Assigned task:
Please repeat exactly the lines below from the one containing "sky130_fd_sc_hd__a21oi_1 | 14 | 10" down to the one containing "Note: power is", both included, and nothing else.

Source data START

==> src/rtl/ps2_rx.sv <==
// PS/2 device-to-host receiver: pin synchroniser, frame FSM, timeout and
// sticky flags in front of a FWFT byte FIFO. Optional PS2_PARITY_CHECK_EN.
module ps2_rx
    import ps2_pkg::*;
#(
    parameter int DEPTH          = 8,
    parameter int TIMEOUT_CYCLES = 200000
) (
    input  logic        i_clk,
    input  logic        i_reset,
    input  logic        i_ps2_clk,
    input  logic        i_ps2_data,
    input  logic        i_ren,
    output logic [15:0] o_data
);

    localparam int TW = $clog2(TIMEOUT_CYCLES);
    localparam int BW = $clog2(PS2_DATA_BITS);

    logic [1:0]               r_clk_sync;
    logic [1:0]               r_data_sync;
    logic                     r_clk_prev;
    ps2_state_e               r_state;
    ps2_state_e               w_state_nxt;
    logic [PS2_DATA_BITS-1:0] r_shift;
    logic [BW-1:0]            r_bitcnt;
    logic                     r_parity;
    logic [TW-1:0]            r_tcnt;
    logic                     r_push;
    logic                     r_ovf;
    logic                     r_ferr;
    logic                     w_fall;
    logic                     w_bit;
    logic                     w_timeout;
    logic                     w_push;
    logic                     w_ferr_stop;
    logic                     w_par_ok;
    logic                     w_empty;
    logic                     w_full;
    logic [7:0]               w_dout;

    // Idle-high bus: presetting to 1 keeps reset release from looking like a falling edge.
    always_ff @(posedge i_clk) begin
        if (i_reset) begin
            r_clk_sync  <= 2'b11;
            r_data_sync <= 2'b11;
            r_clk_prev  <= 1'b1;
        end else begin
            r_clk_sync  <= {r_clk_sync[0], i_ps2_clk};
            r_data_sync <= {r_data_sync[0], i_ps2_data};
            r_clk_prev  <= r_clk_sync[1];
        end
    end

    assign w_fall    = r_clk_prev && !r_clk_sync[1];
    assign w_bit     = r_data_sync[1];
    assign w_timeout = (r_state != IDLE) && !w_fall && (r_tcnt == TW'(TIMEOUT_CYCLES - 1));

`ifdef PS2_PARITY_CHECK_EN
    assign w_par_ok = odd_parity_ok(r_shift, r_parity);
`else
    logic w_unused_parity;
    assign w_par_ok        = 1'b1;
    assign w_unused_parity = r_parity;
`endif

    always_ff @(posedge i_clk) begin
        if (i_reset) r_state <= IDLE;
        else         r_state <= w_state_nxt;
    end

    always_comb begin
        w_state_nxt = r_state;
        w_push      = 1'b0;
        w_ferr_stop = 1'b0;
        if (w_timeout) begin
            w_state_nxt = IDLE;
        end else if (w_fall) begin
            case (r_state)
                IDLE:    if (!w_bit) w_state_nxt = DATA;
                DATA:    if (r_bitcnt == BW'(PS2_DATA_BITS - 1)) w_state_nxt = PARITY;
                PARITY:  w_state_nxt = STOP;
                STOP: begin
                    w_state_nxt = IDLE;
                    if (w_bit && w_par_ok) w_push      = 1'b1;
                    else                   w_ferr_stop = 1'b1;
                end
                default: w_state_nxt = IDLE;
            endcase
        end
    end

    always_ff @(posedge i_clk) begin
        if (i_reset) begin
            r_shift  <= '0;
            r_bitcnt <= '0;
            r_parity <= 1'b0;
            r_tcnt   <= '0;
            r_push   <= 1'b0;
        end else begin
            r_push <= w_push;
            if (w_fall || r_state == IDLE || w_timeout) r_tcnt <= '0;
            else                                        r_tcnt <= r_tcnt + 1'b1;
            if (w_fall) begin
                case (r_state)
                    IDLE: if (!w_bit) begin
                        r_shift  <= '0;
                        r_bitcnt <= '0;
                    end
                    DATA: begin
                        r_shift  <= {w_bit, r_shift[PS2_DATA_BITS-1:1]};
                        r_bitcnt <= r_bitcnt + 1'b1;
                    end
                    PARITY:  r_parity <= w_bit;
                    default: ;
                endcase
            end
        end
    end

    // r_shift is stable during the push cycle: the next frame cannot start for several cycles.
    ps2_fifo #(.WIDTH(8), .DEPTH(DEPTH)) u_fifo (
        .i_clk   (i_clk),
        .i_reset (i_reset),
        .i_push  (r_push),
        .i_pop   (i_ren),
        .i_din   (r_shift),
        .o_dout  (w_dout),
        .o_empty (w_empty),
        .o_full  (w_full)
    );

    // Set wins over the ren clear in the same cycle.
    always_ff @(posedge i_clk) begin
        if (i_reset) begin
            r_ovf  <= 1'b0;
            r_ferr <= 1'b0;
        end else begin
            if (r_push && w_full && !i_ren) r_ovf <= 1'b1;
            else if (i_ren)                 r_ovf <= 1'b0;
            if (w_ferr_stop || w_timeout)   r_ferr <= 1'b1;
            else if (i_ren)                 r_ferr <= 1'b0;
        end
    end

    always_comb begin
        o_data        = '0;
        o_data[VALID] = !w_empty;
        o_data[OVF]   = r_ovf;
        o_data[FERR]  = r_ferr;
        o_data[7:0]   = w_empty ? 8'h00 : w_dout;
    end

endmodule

Source data END
Source data START

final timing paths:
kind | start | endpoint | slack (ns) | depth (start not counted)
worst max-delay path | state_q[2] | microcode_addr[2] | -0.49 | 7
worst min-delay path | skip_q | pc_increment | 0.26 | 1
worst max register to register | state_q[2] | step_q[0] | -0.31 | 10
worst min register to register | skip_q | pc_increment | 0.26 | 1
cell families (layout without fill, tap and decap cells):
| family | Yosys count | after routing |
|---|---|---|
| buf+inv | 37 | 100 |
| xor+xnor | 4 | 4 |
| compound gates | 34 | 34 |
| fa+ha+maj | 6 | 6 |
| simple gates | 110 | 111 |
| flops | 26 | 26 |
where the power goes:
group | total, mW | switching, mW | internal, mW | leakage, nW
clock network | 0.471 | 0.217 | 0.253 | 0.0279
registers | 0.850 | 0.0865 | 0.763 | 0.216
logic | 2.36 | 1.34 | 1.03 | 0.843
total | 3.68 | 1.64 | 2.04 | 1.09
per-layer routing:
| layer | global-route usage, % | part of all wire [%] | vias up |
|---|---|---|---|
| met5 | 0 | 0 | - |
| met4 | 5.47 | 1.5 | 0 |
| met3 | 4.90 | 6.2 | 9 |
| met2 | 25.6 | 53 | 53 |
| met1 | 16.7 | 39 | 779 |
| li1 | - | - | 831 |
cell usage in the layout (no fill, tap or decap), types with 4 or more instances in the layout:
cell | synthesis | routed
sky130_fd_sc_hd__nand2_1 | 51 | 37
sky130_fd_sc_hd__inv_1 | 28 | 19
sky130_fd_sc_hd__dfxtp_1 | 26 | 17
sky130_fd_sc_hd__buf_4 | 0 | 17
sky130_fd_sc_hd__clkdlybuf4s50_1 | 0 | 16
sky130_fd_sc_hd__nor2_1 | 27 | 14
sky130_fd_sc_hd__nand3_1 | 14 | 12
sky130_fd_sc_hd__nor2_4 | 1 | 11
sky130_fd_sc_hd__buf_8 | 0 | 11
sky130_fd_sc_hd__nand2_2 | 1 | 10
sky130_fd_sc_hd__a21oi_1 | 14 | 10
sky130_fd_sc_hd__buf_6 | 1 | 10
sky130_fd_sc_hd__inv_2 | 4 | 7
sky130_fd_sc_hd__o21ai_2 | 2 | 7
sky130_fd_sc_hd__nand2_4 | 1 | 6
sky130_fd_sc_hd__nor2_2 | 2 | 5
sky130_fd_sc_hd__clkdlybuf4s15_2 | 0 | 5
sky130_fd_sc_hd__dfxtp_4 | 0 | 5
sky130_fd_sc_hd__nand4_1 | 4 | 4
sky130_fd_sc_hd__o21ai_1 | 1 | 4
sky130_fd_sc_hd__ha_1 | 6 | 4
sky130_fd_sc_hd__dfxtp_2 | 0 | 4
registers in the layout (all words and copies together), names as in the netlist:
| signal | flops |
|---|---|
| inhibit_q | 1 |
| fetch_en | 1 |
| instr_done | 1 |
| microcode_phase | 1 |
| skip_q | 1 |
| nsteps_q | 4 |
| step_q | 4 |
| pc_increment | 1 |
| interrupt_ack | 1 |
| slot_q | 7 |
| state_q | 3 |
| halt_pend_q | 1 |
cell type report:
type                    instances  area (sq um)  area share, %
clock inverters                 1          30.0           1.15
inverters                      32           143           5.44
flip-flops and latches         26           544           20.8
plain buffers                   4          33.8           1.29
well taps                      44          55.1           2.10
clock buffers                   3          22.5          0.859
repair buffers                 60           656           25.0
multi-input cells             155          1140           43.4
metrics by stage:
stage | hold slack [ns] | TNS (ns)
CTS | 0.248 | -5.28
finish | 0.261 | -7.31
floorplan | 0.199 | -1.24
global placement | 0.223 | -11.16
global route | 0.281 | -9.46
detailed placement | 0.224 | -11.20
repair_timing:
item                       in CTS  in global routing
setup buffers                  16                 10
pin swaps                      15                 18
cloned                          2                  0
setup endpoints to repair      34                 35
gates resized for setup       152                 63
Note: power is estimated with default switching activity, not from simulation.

Source data END

Response:
sky130_fd_sc_hd__a21oi_1 | 14 | 10
sky130_fd_sc_hd__buf_6 | 1 | 10
sky130_fd_sc_hd__inv_2 | 4 | 7
sky130_fd_sc_hd__o21ai_2 | 2 | 7
sky130_fd_sc_hd__nand2_4 | 1 | 6
sky130_fd_sc_hd__nor2_2 | 2 | 5
sky130_fd_sc_hd__clkdlybuf4s15_2 | 0 | 5
sky130_fd_sc_hd__dfxtp_4 | 0 | 5
sky130_fd_sc_hd__nand4_1 | 4 | 4
sky130_fd_sc_hd__o21ai_1 | 1 | 4
sky130_fd_sc_hd__ha_1 | 6 | 4
sky130_fd_sc_hd__dfxtp_2 | 0 | 4
registers in the layout (all words and copies together), names as in the netlist:
| signal | flops |
|---|---|
| inhibit_q | 1 |
| fetch_en | 1 |
| instr_done | 1 |
| microcode_phase | 1 |
| skip_q | 1 |
| nsteps_q | 4 |
| step_q | 4 |
| pc_increment | 1 |
| interrupt_ack | 1 |
| slot_q | 7 |
| state_q | 3 |
| halt_pend_q | 1 |
cell type report:
type                    instances  area (sq um)  area share, %
clock inverters                 1          30.0           1.15
inverters                      32           143           5.44
flip-flops and latches         26           544           20.8
plain buffers                   4          33.8           1.29
well taps                      44          55.1           2.10
clock buffers                   3          22.5          0.859
repair buffers                 60           656           25.0
multi-input cells             155          1140           43.4
metrics by stage:
stage | hold slack [ns] | TNS (ns)
CTS | 0.248 | -5.28
finish | 0.261 | -7.31
floorplan | 0.199 | -1.24
global placement | 0.223 | -11.16
global route | 0.281 | -9.46
detailed placement | 0.224 | -11.20
repair_timing:
item                       in CTS  in global routing
setup buffers                  16                 10
pin swaps                      15                 18
cloned                          2                  0
setup endpoints to repair      34                 35
gates resized for setup       152                 63
Note: power is estimated with default switching activity, not from simulation.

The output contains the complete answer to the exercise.